--- EXTRACTED ENTRIES Enclosed Below ---
Background: an optimization exercise with open tools, aiming at small area, a short achievable clock period and few clock cycles per item. Do not read the settings as production practice. Function was checked by simulation only, so behaviour that the tests miss may differ from the original. No activity file was given, so power comes from the tool's default toggle rates.

// trig_slots
module trig_slots (
    input  wire         clk,
    input  wire         rst,           
    input  wire         arm,
    input  wire [7:0]   cfg_kind,
    input  wire [7:0]   cfg_dir,
    input  wire [3:0]   cfg_nosettle,
    input  wire [95:0]  cfg_level,
    input  wire [63:0]  cfg_on,
    input  wire [63:0]  cfg_off,
    input  wire [19:0]  cfg_l,
    input  wire [19:0]  cfg_s,
    input  wire [3:0]   cfg_lfreeze,
    input  wire         in_valid,
    output wire         in_ready,
    input  wire [31:0]  in_data,
    output reg          res_valid,
    output reg  [3:0]   res_meet,
    output reg  [3:0]   res_active
);
Size: roughly 330 I/O pins, ~140000 µm² of cells after synthesis.
Settings: LEC_CHECK=0, CAP_MARGIN=60, CORE_MARGIN=2, CORE_UTILIZATION=50, PLACE_DENSITY=0.65, SLEW_MARGIN=60; clock period 34.0 ns.
run.sh (not shown) runs the stock make flow with config.mk's settings and CLKGATE_MAP_FILE= SYNTH_SCRIPT=/design/flow/synth_recipe.tcl, a recipe that flattens the netlist after the stock synthesis.
The starting point went through all stages and came out clean.
Testbench counts at the start, summed over its fixed seeds: cycles 32,056, items 32,000.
--- End of Enclosed EXTRACTED ENTRIES ---
▶ DESCRIPTION OF THE TASK: Report, with no additional words, how many lines in the records above contain the word "after".

▶ RESPONSE AREA: 2